• _WORK INSTRUCTION_: Whenever a line of the records below contains the word "detailed", copy that line.

[Data entries]
════
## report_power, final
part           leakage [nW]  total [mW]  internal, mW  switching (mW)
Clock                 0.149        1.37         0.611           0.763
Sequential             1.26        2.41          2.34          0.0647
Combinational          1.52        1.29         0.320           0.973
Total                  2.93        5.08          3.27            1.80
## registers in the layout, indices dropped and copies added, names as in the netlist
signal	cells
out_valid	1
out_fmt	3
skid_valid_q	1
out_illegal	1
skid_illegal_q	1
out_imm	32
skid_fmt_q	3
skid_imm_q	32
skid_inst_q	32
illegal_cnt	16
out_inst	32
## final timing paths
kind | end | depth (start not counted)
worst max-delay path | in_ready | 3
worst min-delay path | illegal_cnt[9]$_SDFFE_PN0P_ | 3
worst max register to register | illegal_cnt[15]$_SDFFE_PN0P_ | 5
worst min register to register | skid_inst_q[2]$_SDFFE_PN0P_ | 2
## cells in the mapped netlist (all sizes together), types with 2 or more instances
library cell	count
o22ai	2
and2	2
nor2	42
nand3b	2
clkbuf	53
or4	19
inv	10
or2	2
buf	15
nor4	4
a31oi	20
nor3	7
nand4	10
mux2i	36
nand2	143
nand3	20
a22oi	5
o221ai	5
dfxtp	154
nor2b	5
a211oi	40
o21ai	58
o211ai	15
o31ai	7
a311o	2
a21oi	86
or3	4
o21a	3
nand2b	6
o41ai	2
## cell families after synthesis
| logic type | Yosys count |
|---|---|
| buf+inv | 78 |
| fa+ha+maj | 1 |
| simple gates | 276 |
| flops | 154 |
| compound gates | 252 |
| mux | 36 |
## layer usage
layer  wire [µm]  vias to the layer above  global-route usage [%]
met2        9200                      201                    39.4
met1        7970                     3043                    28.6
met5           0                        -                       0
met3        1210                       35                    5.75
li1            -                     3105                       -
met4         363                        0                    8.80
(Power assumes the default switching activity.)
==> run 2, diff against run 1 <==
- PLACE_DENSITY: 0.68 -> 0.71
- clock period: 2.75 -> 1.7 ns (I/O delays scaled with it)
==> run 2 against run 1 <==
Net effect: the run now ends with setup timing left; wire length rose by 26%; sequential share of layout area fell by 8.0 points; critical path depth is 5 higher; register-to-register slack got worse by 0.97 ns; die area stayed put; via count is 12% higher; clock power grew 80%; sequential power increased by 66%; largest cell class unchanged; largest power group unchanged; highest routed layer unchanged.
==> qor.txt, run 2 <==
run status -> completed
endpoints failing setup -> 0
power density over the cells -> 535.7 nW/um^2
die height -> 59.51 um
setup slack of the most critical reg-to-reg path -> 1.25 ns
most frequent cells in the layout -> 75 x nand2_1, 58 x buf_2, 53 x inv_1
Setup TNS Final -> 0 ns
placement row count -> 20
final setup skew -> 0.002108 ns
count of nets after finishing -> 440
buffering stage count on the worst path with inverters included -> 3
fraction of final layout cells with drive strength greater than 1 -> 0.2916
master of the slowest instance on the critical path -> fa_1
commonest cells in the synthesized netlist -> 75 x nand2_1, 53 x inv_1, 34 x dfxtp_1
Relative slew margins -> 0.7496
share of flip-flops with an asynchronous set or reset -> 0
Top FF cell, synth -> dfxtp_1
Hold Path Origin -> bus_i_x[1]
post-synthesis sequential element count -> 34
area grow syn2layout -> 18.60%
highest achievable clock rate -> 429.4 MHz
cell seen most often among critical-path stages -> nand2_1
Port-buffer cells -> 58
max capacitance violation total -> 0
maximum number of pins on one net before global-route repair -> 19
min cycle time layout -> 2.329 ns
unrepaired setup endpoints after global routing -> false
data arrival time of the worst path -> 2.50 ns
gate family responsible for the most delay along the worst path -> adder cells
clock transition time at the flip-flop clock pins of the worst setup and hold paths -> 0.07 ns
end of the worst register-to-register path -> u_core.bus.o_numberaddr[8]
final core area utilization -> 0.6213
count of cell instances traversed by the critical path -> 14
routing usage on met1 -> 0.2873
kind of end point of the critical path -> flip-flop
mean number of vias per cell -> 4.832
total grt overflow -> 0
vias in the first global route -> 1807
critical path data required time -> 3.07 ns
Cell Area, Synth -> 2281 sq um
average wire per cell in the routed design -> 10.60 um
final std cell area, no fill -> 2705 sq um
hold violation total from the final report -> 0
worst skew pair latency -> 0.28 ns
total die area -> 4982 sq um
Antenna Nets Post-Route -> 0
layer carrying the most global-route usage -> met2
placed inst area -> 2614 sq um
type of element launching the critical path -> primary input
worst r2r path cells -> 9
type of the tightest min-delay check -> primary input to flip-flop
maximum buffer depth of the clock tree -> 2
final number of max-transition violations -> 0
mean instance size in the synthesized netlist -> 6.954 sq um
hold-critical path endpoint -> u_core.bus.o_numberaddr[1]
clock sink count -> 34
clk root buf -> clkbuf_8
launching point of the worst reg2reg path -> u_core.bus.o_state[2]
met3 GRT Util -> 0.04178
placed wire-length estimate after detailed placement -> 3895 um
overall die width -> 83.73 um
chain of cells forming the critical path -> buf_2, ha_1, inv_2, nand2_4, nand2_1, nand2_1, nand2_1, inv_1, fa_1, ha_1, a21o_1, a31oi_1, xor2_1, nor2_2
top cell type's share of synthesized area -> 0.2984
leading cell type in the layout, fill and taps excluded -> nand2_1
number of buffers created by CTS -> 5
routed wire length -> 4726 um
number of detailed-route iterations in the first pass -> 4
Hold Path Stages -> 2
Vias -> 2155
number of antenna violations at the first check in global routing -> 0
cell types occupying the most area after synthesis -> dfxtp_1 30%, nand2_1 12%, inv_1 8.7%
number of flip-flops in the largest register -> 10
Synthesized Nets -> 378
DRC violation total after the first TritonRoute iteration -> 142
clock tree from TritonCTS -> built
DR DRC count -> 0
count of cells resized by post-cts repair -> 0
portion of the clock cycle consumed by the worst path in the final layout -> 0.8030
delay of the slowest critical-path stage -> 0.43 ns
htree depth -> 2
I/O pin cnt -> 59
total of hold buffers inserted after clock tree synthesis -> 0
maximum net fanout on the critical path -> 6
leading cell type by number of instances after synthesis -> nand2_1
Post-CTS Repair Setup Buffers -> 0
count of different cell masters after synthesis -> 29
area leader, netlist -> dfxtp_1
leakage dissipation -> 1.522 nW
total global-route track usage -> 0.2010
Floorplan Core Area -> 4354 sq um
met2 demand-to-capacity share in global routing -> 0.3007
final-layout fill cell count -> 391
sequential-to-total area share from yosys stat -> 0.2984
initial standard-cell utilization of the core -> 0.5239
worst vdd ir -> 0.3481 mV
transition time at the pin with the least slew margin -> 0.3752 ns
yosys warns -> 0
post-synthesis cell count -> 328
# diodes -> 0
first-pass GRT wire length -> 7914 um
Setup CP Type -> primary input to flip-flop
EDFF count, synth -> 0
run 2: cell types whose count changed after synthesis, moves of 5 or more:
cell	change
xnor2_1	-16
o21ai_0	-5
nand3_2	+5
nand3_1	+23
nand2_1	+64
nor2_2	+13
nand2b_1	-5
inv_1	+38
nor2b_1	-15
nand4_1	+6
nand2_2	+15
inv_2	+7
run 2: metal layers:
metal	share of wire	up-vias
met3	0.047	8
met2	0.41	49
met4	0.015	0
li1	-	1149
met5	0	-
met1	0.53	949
[src/rtl/fetch_next_pc.sv]
// fetch_next_pc: next-pc selection, bubble decision and misaligned-redirect detection
module fetch_next_pc
  import mips_defs::*;
#(
  parameter word_t RESET_PC = DEFAULT_RESET_PC,
  parameter word_t IMEM_SIZE = DEFAULT_IMEM_SIZE
) (
  input  logic [31:0] pc,
  input  logic        stall,
  input  logic        redirect,
  input  logic [31:0] redirect_target,
  output logic [31:0] next_pc,
  output logic        load_bubble,
  output logic        misaligned
);
  logic [32:0] pc_ext;
  logic [32:0] lo_ext;
  logic [32:0] hi_ext;
  logic        out_of_range;
  assign pc_ext = {1'b0, pc};
  assign lo_ext = {1'b0, RESET_PC};
  assign hi_ext = {1'b0, RESET_PC} + {1'b0, IMEM_SIZE};
  assign out_of_range = (pc_ext < lo_ext) || (pc_ext >= hi_ext);
  assign next_pc = redirect ? {redirect_target[31:2], 2'b00} : stall ? pc : pc + WORD_BYTES;
  assign load_bubble = redirect || (!stall && out_of_range);
  assign misaligned = redirect && (redirect_target[1:0] != 2'b00);
endmodule

[src/rtl/fetch_unit.sv]
// fetch_unit: mips fetch stage holding pc, if/id register, sticky fault and fetch counter
module fetch_unit
  import mips_defs::*;
#(
  parameter word_t RESET_PC = DEFAULT_RESET_PC,
  parameter word_t IMEM_SIZE = DEFAULT_IMEM_SIZE
) (
  input  logic        clock,
  input  logic        reset,
  input  logic        stall,
  input  logic        redirect,
  input  logic [31:0] redirect_target,
  output logic [31:0] imem_address,
  input  logic [31:0] imem_instruction,
  output logic [31:0] pc,
  output logic [31:0] if_id_instruction,
  output logic [31:0] if_id_pc_plus4,
  output logic        if_id_valid,
  output logic        fetch_fault,
  output logic [31:0] fetch_count
);
  if_id_t      if_id;
  logic [31:0] next_pc;
  logic        load_bubble;
  logic        misaligned;
  logic        hold;
  logic        range_fault;
  fetch_next_pc #(.RESET_PC(RESET_PC), .IMEM_SIZE(IMEM_SIZE)) u_next (
    .pc              (pc),
    .stall           (stall),
    .redirect        (redirect),
    .redirect_target (redirect_target),
    .next_pc         (next_pc),
    .load_bubble     (load_bubble),
    .misaligned      (misaligned)
  );
  assign hold = stall && !redirect;
  assign range_fault = load_bubble && !redirect;
  assign imem_address = pc;
  assign if_id_instruction = if_id.instruction;
  assign if_id_pc_plus4 = if_id.pc_plus4;
  assign if_id_valid = if_id.valid;
  always_ff @(posedge clock) begin
    if (reset) begin
      pc <= RESET_PC;
      if_id <= BUBBLE;
      fetch_fault <= 1'b0;
      fetch_count <= 32'h0;
    end else begin
      pc <= next_pc;
      fetch_fault <= fetch_fault || misaligned || range_fault;
      if (!hold) if_id <= load_bubble ? BUBBLE : '{instruction: imem_instruction, pc_plus4: pc + WORD_BYTES, valid: 1'b1};
      if (!hold && !load_bubble) fetch_count <= fetch_count + 32'd1;
    end
  end
endmodule
--- src/rtl/femto8_bus_target.sv ---
// femto8_bus_target
// Responder side of the femto8 CPU memory bus. It decodes address_bus and
// write_enable, and returns read data on to_cpu.
//
// Memory map
//   0x00-0x07  RAM
//   0x08-0x0F  I/O window: TXDATA, STATUS, RXDATA, RXACK, TIMER, PRESCALE
//   0x10-0x7F  RAM
//   0x80-0xFF  program ROM; the CPU cannot write it, the external loader can
//
// Optional feature macro: FEMTO8_TIMER_EN
//   Defined   : TIMER/PRESCALE registers and STATUS.wrap are built.
//   Undefined : 0x0C/0x0D read 0x00, writes to them are ignored, STATUS bit4 = 0.
//
// Ports
//   clk, reset                       system clock; synchronous active-low reset
//   address_bus, from_cpu,           CPU address, write data and write strobe
//   write_enable
//   to_cpu                           combinational read data
//   rom_we, rom_addr, rom_wdata      external ROM loader (rom_addr maps to 0x80+)
//   out_data, out_valid, out_ready   output byte FIFO, valid/ready handshake
//   in_data, in_valid, in_ready      input holding register, valid/ready handshake
module femto8_bus_target #(
  parameter int         TX_DEPTH       = 4,
  parameter logic [7:0] PRESCALE_RESET = 8'h00
) (
  input  logic       clk,
  input  logic       reset,
  input  logic [7:0] address_bus,
  input  logic [7:0] from_cpu,
  input  logic       write_enable,
  output logic [7:0] to_cpu,
  input  logic       rom_we,
  input  logic [6:0] rom_addr,
  input  logic [7:0] rom_wdata,
  output logic [7:0] out_data,
  output logic       out_valid,
  input  logic       out_ready,
  input  logic [7:0] in_data,
  input  logic       in_valid,
  output logic       in_ready
);

  localparam int              PW      = $clog2(TX_DEPTH);
  localparam int              CW      = PW + 1;
  localparam logic [CW-1:0]   DEPTH_C = CW'(TX_DEPTH);

  logic [7:0] ram [128];
  logic [7:0] rom [128];

  logic       io_sel;
  logic       io_wr;
  logic       wr_txdata;
  logic       wr_status;
  logic       wr_rxack;

  logic [7:0]    tx_mem [TX_DEPTH];
  logic [PW-1:0] wr_ptr;
  logic [PW-1:0] rd_ptr;
  logic [CW-1:0] tx_count;
  logic [CW-1:0] tx_count_next;
  logic          out_valid_q;
  logic          tx_full;
  logic          tx_empty;
  logic          push;
  logic          pop;
  logic          ovf;

  logic       rx_valid;
  logic [7:0] rx_data;
  logic       capture;

  logic [7:0] timer_val;
  logic [7:0] prescale_val;
  logic       wrap_flag;
  logic [7:0] status;

  // The I/O window is the 8-byte hole at 0x08-0x0F inside the RAM half.
  assign io_sel    = (address_bus[7:3] == 5'b00001);
  assign io_wr     = write_enable & io_sel;
  assign wr_txdata = io_wr & (address_bus[2:0] == 3'd0);
  assign wr_status = io_wr & (address_bus[2:0] == 3'd1);
  assign wr_rxack  = io_wr & (address_bus[2:0] == 3'd3);

  // RAM and ROM are plain arrays with no reset so their contents survive it.
  // The RAM index is simply the low 7 address bits; entries 8..15 are shadowed
  // by the I/O window and never written.
  always_ff @(posedge clk) begin
    if (write_enable && !address_bus[7] && !io_sel) begin
      ram[address_bus[6:0]] <= from_cpu;
    end
    if (rom_we) begin
      rom[rom_addr] <= rom_wdata;
    end
  end

  // A push into a full FIFO is still accepted when a pop frees a slot in the
  // same cycle; otherwise the byte is dropped and flagged as overflow.
  assign tx_full  = (tx_count == DEPTH_C);
  assign tx_empty = (tx_count == '0);
  assign pop      = out_valid_q & out_ready;
  assign push     = wr_txdata & (~tx_full | pop);
  assign out_data  = tx_mem[rd_ptr];
  assign out_valid = out_valid_q;

  always_comb begin
    tx_count_next = tx_count;
    if (push && !pop) begin
      tx_count_next = tx_count + CW'(1);
    end else if (pop && !push) begin
      tx_count_next = tx_count - CW'(1);
    end
  end

  // FIFO storage is gated by reset so a push in the reset cycle leaves no trace.
  always_ff @(posedge clk) begin
    if (reset && push) begin
      tx_mem[wr_ptr] <= from_cpu;
    end
  end

  // FIFO pointers, occupancy and overflow flag. out_valid is registered from the
  // next occupancy so it always matches count!=0 without a cycle of lag.
  // If an overflow and a STATUS write could ever coincide the set wins, so an
  // event is never silently lost.
  always_ff @(posedge clk) begin
    if (!reset) begin
      wr_ptr      <= '0;
      rd_ptr      <= '0;
      tx_count    <= '0;
      out_valid_q <= 1'b0;
      ovf         <= 1'b0;
    end else begin
      if (push) begin
        wr_ptr <= wr_ptr + PW'(1);
      end
      if (pop) begin
        rd_ptr <= rd_ptr + PW'(1);
      end
      tx_count    <= tx_count_next;
      out_valid_q <= (tx_count_next != '0);
      if (wr_txdata && !push) begin
        ovf <= 1'b1;
      end else if (wr_status) begin
        ovf <= 1'b0;
      end
    end
  end

  // Input holding register: capture only while empty, so capture and RXACK
  // can never target the same cycle's state.
  assign in_ready = ~rx_valid;
  assign capture  = in_valid & ~rx_valid;

  always_ff @(posedge clk) begin
    if (!reset) begin
      rx_valid <= 1'b0;
      rx_data  <= 8'h00;
    end else begin
      if (capture) begin
        rx_valid <= 1'b1;
        rx_data  <= in_data;
      end else if (wr_rxack) begin
        rx_valid <= 1'b0;
      end
    end
  end

`ifdef FEMTO8_TIMER_EN
  logic       wr_timer;
  logic       wr_prescale;
  logic [7:0] timer_q;
  logic [7:0] prescale_q;
  logic [7:0] psc_cnt;
  logic       wrap_q;
  logic       tick;

  assign wr_timer    = io_wr & (address_bus[2:0] == 3'd4);
  assign wr_prescale = io_wr & (address_bus[2:0] == 3'd5);
  assign tick        = (psc_cnt == prescale_q);

  // Prescaler counts 0..PRESCALE and ticks TIMER on the terminal count. Lowering
  // PRESCALE below the current count makes it run on through 0xFF before the
  // next tick, which falls out of the plain 8-bit increment. A TIMER load beats
  // a same-cycle tick and restarts the prescaler.
  always_ff @(posedge clk) begin
    if (!reset) begin
      timer_q    <= 8'h00;
      prescale_q <= PRESCALE_RESET;
      psc_cnt    <= 8'h00;
      wrap_q     <= 1'b0;
    end else begin
      if (wr_timer) begin
        timer_q <= from_cpu;
        psc_cnt <= 8'h00;
      end else if (tick) begin
        timer_q <= timer_q + 8'd1;
        psc_cnt <= 8'h00;
      end else begin
        psc_cnt <= psc_cnt + 8'd1;
      end
      if (wr_prescale) begin
        prescale_q <= from_cpu;
      end
      if (!wr_timer && tick && (timer_q == 8'hFF)) begin
        wrap_q <= 1'b1;
      end else if (wr_status) begin
        wrap_q <= 1'b0;
      end
    end
  end

  assign timer_val    = timer_q;
  assign prescale_val = prescale_q;
  assign wrap_flag    = wrap_q;
`else
  assign timer_val    = 8'h00;
  assign prescale_val = 8'h00;
  assign wrap_flag    = 1'b0;
`endif

  assign status = {3'b000, wrap_flag, ovf, rx_valid, tx_full, tx_empty};

  // Reads are purely combinational and have no side effects.
  always_comb begin
    to_cpu = 8'h00;
    if (address_bus[7]) begin
      to_cpu = rom[address_bus[6:0]];
    end else if (io_sel) begin
      case (address_bus[2:0])
        3'd1:    to_cpu = status;
        3'd2:    to_cpu = rx_data;
        3'd4:    to_cpu = timer_val;
        3'd5:    to_cpu = prescale_val;
        default: to_cpu = 8'h00;
      endcase
    end else begin
      to_cpu = ram[address_bus[6:0]];
    end
  end

endmodule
════
• _EXERCISE SOLUTION_:
placed wire-length estimate after detailed placement -> 3895 um
number of detailed-route iterations in the first pass -> 4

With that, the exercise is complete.